» **Work instructions**:
From the entries below, list each line with "high".

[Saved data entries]
`config.mk`:
```
export PLATFORM = sky130hd
export DESIGN_NAME = lcd_nibble_tx
export DESIGN_NICKNAME = d
export VERILOG_FILES = /design/src/rtl/lcd_pkg.sv /design/src/rtl/lcd_delay_counter.sv /design/src/rtl/lcd_nibble_tx.sv
export SDC_FILE = /design/constraint.sdc
export NUM_CORES = 1
export LEC_CHECK = 0
export BUFFER_PORTS_ARGS = -buffer_cell sky130_fd_sc_hd__buf_2
export CORE_ASPECT_RATIO = 0.9
export CORE_MARGIN = 2
export CORE_UTILIZATION = 55
export CTS_BUF_LIST = sky130_fd_sc_hd__clkbuf_16
export CTS_CLUSTER_DIAMETER = 40
export DETAILED_ROUTE_END_ITERATION = 12
export PLACE_DENSITY = 0.74
export SYNTH_ARGS = -nofsm -noshare
export SYNTH_HDL_FRONTEND = slang
export SYNTH_SLANG_ARGS = --single-unit
export TNS_END_PERCENT = 5
```
`constraint.sdc`:
```
create_clock -name clk -period 6.8 [get_ports clk]
set_input_delay 0.34 -clock clk [delete_from_list [all_inputs] [get_ports clk]]
set_output_delay 0.34 -clock clk [all_outputs]
set_load 0.005 [all_outputs]
```
`src/rtl/lcd_pkg.sv`:
```
// ---------------------------------------------------------------------------
// lcd_pkg
//   Shared definitions for the HD44780-style 4-bit LCD interface:
//   - transmitter state encoding
//   - common command bytes used by the init sequencer and DDRAM writers
//   - default controller timing (cycles at 50 MHz)
//   - helpers used to pick the post-byte execution wait and size counters
// ---------------------------------------------------------------------------
package lcd_pkg;

    typedef enum logic [2:0] {
        ST_IDLE   = 3'd0,
        ST_SET_H  = 3'd1,
        ST_EN_H   = 3'd2,
        ST_HOLD_H = 3'd3,
        ST_SET_L  = 3'd4,
        ST_EN_L   = 3'd5,
        ST_HOLD_L = 3'd6,
        ST_WAIT   = 3'd7
    } lcd_state_e;

    // Controller command bytes.
    localparam logic [7:0] LCD_CLEAR = 8'h01;
    localparam logic [7:0] LCD_HOME  = 8'h02;
    localparam logic [7:0] LCD_DDRAM = 8'h80;
    localparam logic [6:0] LCD_LINE2 = 7'h40;
    localparam logic [7:0] LCD_FUNC4 = 8'h28;

    // Default timing in clk cycles (50 MHz).
    localparam int T_SETUP_DEF = 2;
    localparam int T_EPW_DEF   = 25;
    localparam int T_HOLD_DEF  = 2;
    localparam int T_CMD_DEF   = 2000;   // ~40 us
    localparam int T_CLEAR_DEF = 82000;  // ~1.64 ms

    // Clear (0x01) and return-home (0x02/0x03) need the long execution wait.
    // 0x00 is not a real command and takes the normal wait.
    function automatic logic needs_long_wait(input logic       rs,
                                             input logic       nib,
                                             input logic [7:0] data);
        return !rs && !nib && (data[7:2] == 6'd0) && (data != 8'h00);
    endfunction

    function automatic int max3(input int a, input int b, input int c);
        int m;
        m = a;
        if (b > m) m = b;
        if (c > m) m = c;
        return m;
    endfunction

endpackage

```
`src/rtl/lcd_delay_counter.sv`:
```
// ---------------------------------------------------------------------------
// lcd_delay_counter
//   Loadable down-counter with terminal-count flag. Loading N-1 on entry to a
//   timed state gives exactly N cycles before zero is seen.
//
// Ports:
//   clk       in   clock
//   reset     in   synchronous active-high reset (count -> 0)
//   load      in   load load_val this cycle (takes priority over decrement)
//   load_val  in   value loaded
//   zero      out  count is 0 (terminal count)
// ---------------------------------------------------------------------------
module lcd_delay_counter #(
    parameter int WIDTH = 8
) (
    input  logic             clk,
    input  logic             reset,
    input  logic             load,
    input  logic [WIDTH-1:0] load_val,
    output logic             zero
);

    logic [WIDTH-1:0] count;

    always_ff @(posedge clk) begin
        if (reset) begin
            count <= '0;
        end else if (load) begin
            count <= load_val;
        end else if (count != '0) begin
            count <= count - 1'b1;
        end
    end

    assign zero = (count == '0);

endmodule

```
`src/rtl/lcd_nibble_tx.sv`:
```
// ---------------------------------------------------------------------------
// lcd_nibble_tx
//   Physical-layer transmitter for an HD44780-style LCD in 4-bit mode. Takes
//   one byte per valid/ready handshake and sends it as two nibbles (or just
//   the high nibble when req_nib=1), each framed by setup / enable / hold
//   timing, followed by the controller execution wait.
//
// Ports:
//   clk        in   clock (rising edge)
//   reset      in   synchronous active-high reset
//   req_valid  in   request present, req_* stable until accepted
//   req_ready  out  idle, request accepted when req_valid & req_ready
//   req_rs     in   0 = command, 1 = data
//   req_nib    in   send only req_data[7:4]
//   req_data   in   byte to send
//   done       out  one-cycle pulse when a transfer and its wait complete
//   rs         out  LCD register select
//   rw         out  LCD read/write, always write (0)
//   e          out  LCD enable
//   lcd_data   out  LCD D7..D4
//
// State   | Meaning
// --------+--------------------------------------------------------------
// IDLE    | req_ready=1, waiting for a request
// SET_H   | high nibble on bus, setup before e rises (T_SETUP)
// EN_H    | e high for high nibble (T_EPW)
// HOLD_H  | e low, high nibble held (T_HOLD)
// SET_L   | low nibble on bus, setup before e rises (T_SETUP)
// EN_L    | e high for low nibble (T_EPW)
// HOLD_L  | e low, low nibble held (T_HOLD)
// WAIT    | controller execution time (T_CMD or T_CLEAR)
// ---------------------------------------------------------------------------
module lcd_nibble_tx
    import lcd_pkg::*;
#(
    parameter int T_SETUP = T_SETUP_DEF,
    parameter int T_EPW   = T_EPW_DEF,
    parameter int T_HOLD  = T_HOLD_DEF,
    parameter int T_CMD   = T_CMD_DEF,
    parameter int T_CLEAR = T_CLEAR_DEF
) (
    input  logic       clk,
    input  logic       reset,
    input  logic       req_valid,
    output logic       req_ready,
    input  logic       req_rs,
    input  logic       req_nib,
    input  logic [7:0] req_data,
    output logic       done,
    output logic       rs,
    output logic       rw,
    output logic       e,
    output logic [3:0] lcd_data
);

    localparam int CW = $clog2(max3(T_CLEAR, T_CMD, T_EPW)) + 1;

    localparam logic [CW-1:0] LD_SETUP = CW'(T_SETUP - 1);
    localparam logic [CW-1:0] LD_EPW   = CW'(T_EPW - 1);
    localparam logic [CW-1:0] LD_HOLD  = CW'(T_HOLD - 1);
    localparam logic [CW-1:0] LD_CMD   = CW'(T_CMD - 1);
    localparam logic [CW-1:0] LD_CLEAR = CW'(T_CLEAR - 1);

    localparam logic [2:0] S_IDLE   = ST_IDLE;
    localparam logic [2:0] S_SET_H  = ST_SET_H;
    localparam logic [2:0] S_EN_H   = ST_EN_H;
    localparam logic [2:0] S_HOLD_H = ST_HOLD_H;
    localparam logic [2:0] S_SET_L  = ST_SET_L;
    localparam logic [2:0] S_EN_L   = ST_EN_L;
    localparam logic [2:0] S_HOLD_L = ST_HOLD_L;
    localparam logic [2:0] S_WAIT   = ST_WAIT;

    logic [2:0]    state;
    logic [2:0]    state_next;
    logic          nib_q;
    logic [7:0]    data_q;
    logic          accept;
    logic          tmr_zero;
    logic          tmr_load;
    logic [CW-1:0] tmr_val;
    logic [CW-1:0] wait_val;

    assign rw     = 1'b0;
    assign accept = req_valid && req_ready;

    // rs already holds the latched request select for the whole transfer.
    assign wait_val = needs_long_wait(rs, nib_q, data_q) ? LD_CLEAR : LD_CMD;

    // Every timed state exits to a different state, so a state change is
    // exactly the cycle the timer must be reloaded for the next state.
    always_comb begin
        state_next = state;
        tmr_val    = '0;
        case (state)
            S_IDLE: begin
                if (accept) begin
                    state_next = S_SET_H;
                    tmr_val    = LD_SETUP;
                end
            end
            S_SET_H: begin
                if (tmr_zero) begin
                    state_next = S_EN_H;
                    tmr_val    = LD_EPW;
                end
            end
            S_EN_H: begin
                if (tmr_zero) begin
                    state_next = S_HOLD_H;
                    tmr_val    = LD_HOLD;
                end
            end
            S_HOLD_H: begin
                if (tmr_zero) begin
                    if (nib_q) begin
                        state_next = S_WAIT;
                        tmr_val    = wait_val;
                    end else begin
                        state_next = S_SET_L;
                        tmr_val    = LD_SETUP;
                    end
                end
            end
            S_SET_L: begin
                if (tmr_zero) begin
                    state_next = S_EN_L;
                    tmr_val    = LD_EPW;
                end
            end
            S_EN_L: begin
                if (tmr_zero) begin
                    state_next = S_HOLD_L;
                    tmr_val    = LD_HOLD;
                end
            end
            S_HOLD_L: begin
                if (tmr_zero) begin
                    state_next = S_WAIT;
                    tmr_val    = wait_val;
                end
            end
            S_WAIT: begin
                if (tmr_zero) begin
                    state_next = S_IDLE;
                end
            end
            default: begin
                state_next = S_IDLE;
            end
        endcase
    end

    assign tmr_load = (state_next != state);

    lcd_delay_counter #(
        .WIDTH (CW)
    ) u_delay (
        .clk      (clk),
        .reset    (reset),
        .load     (tmr_load),
        .load_val (tmr_val),
        .zero     (tmr_zero)
    );

    // Outputs are updated only on state transitions so that rs/lcd_data
    // change only while e is low and e-high runs are exactly one EN state.
    always_ff @(posedge clk) begin
        if (reset) begin
            state     <= S_IDLE;
            req_ready <= 1'b0;
            done      <= 1'b0;
            rs        <= 1'b0;
            e         <= 1'b0;
            lcd_data  <= 4'h0;
            nib_q     <= 1'b0;
            data_q    <= 8'h00;
        end else begin
            state <= state_next;
            done  <= 1'b0;
            case (state)
                S_IDLE: begin
                    req_ready <= 1'b1;
                    if (accept) begin
                        req_ready <= 1'b0;
                        rs        <= req_rs;
                        nib_q     <= req_nib;
                        data_q    <= req_data;
                        lcd_data  <= req_data[7:4];
                    end
                end
                S_SET_H, S_SET_L: begin
                    if (tmr_zero) e <= 1'b1;
                end
                S_EN_H, S_EN_L: begin
                    if (tmr_zero) e <= 1'b0;
                end
                S_HOLD_H: begin
                    if (tmr_zero && !nib_q) lcd_data <= data_q[3:0];
                end
                S_WAIT: begin
                    if (tmr_zero) begin
                        done      <= 1'b1;
                        req_ready <= 1'b1;
                    end
                end
                default: begin
                    e <= 1'b0;
                end
            endcase
        end
    end

endmodule
```
==> results_dict.tcl <==
set metrics [dict create \
    leakagePower_nw 0.805 \
    critical_path.reg2reg.startpoint "u_delay.count[0]" \
    powerDensity_mw_per_mm2 462 \
    syn_inst 234 \
    rsz0062_at_grt "false" \
    root_buffer "clkbuf_16" \
    yosysSeqAreaShare 0.395 \
    grt_pass1_vias 1438 \
    critPathBufInv 1 \
    wl_um 4480 \
    grt_overflow_total 0 \
    grt_usage 0.242 \
    grt_first_pass_wirelength_um 7310 \
    final_area_mm2 0.00218 \
    post_dp_cell_area_mm2 0.00201 \
    numCtsBuffers 5 \
    yosysUniqueCellTypes 48 \
    cpMostUsedCell "o21ai_0" \
    ant_nets 0 \
    pre_cts_ws_ns 4.27 \
    drt_iter0_drc 201 \
    synth_nets 248 \
    place_inst 282 \
    hold_viol_final 0 \
    drv_slew 0 \
    cts.path.max_buffers 2 \
    critPathArrivalTime_ns 2.76 \
    coreArea_mm2 0.00335 \
    vdd_drop_max_uv 239 \
    synth_top_area_frac 0.395 \
    endpoint_kind "flop" \
    drt-pass1-iter-count 4 \
    drive_gt1_frac 0.146 \
    required_ns 6.93 \
    final_nets 259 \
    r2r_setup_slack_ns 4.17 \
    ios 22 \
    regArea_um2 761 \
    postSynthRegisterBits 38 \
    htree_levels 2 \
    whs_path_depth 3 \
    period_share 0.386 \
    cts.repair.resized 0 \
    clock_sinks 38 \
    synth_ff_type "dfxtp_1" \
    antenna_cells 0 \
    cts.clk_slew.worst_paths_ns 0.06 \
    maxCapViolCount 0 \
    instances_no_fill 290 \
    rr_worst_depth 6 \
    syn_area_mm2 0.00192 \
    post_cts_buffers 0 \
    fmax_mhz 381 \
    multi_input_area_mm2 0.00108 \
    antenna_found_initial 0 \
    fin_util 0.650 \
    areaGrowthSynthToFinish_pct 13.2 \
    fin_ws_ns 4.17 \
    slowest_stage "or3b_2" \
    cts_tree "done" \
    cp_max_fo 16 \
    fin_skew_ns 0.00556 \
    hpwl_um 3040 \
    hold_path.class "in -> reg" \
    num-fill-cells 308 \
    hold_slack_ns 0.302 \
    vias_per_cell 6.01 \
    synth_top_cells_by_area "dfxtp_1, nand2_1, a21oi_1, xnor2_1, or4_1" \
    portBuffers 20 \
    r2r-end "u_delay.count[7]" \
    ys_warn_count 0 \
    post-route-drc-count 0 \
    status "complete, no violations" \
    grt_max_degree 29 \
    slew_headroom 0.514 \
    rows 20 \
    holdPathEnd "nib_q" \
    fin_tns_setup_ns 0 \
    setup_viol 0 \
    crit_family "simple AND/OR/NAND/NOR gates" \
    synth_area_leader_cell "dfxtp_1" \
    num_vias 1743 \
    min_period_ns 2.63 \
    crit_path_max_incr_delay_ns 0.57 \
    die_h_um 60.1 \
    p_total_mw 1.01 \
    cts_hold_buf 0 \
    dieArea_mm2 0.00399 \
    start_util 0.574 \
    cp_cell_sequence "inv_1, ha_1, or3b_2, or3_1, o21ai_0, o21ai_0" \
    synth-async-reset-ratio 0 \
    gp_congestion 0.886 \
    wl_per_cell_um 15.4 \
    die-width_um 66.4 \
    synth_edf_count 0 \
    crit_type "reg -> reg" \
    worstMarginPinSlew_ns 0.725 \
    worst_setup_path_start_kind "flop" \
    synth.avg_cell_area_um2 8.22 \
    hp-start "req_nib" \
    clkLatencyLatePin_ns 0.28 \
]
[per-layer routing]
| layer | track usage | routed length (um) | up-vias |
|---|---|---|---|
| met5 | 0 | 0 | - |
| met4 | 0.0700 | 40 | 0 |
| met3 | 0.0584 | 268 | 5 |
| met2 | 0.324 | 1890 | 55 |
| met1 | 0.378 | 2280 | 793 |
| li1 | - | - | 890 |
==> config.mk <==
export PLATFORM = sky130hd
export DESIGN_NAME = div_result_bcd
export DESIGN_NICKNAME = d
export VERILOG_FILES = /design/src/rtl/div_result_bcd.sv
export SDC_FILE = /design/constraint.sdc
export NUM_CORES = 1
export LEC_CHECK = 0
export BUFFER_PORTS_ARGS = -buffer_cell sky130_fd_sc_hd__buf_2
export CAP_MARGIN = 10
export CORE_ASPECT_RATIO = 0.6
export CORE_MARGIN = 5
export CORE_UTILIZATION = 55
export DETAILED_ROUTE_END_ITERATION = 10
export GPL_TIMING_DRIVEN = 0
export PLACE_DENSITY = 0.79
export SLEW_MARGIN = 5
export SYNTH_ARGS = -nofsm -noshare
export SYNTH_HDL_FRONTEND = slang
export SYNTH_SLANG_ARGS = --single-unit
==> constraint.sdc <==
create_clock -name clk -period 4.8 [get_ports clk]
set_clock_uncertainty 0.15 [all_clocks]
set_input_delay 1.2 -clock clk [delete_from_list [all_inputs] [get_ports clk]]
set_output_delay 1.2 -clock clk [all_outputs]
set_load 0.01 [all_outputs]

» **Your response**:
//   reset     in   synchronous active-high reset (count -> 0)
//   the high nibble when req_nib=1), each framed by setup / enable / hold
//   reset      in   synchronous active-high reset
// SET_H   | high nibble on bus, setup before e rises (T_SETUP)
// EN_H    | e high for high nibble (T_EPW)
// HOLD_H  | e low, high nibble held (T_HOLD)
// EN_L    | e high for low nibble (T_EPW)
    // change only while e is low and e-high runs are exactly one EN state.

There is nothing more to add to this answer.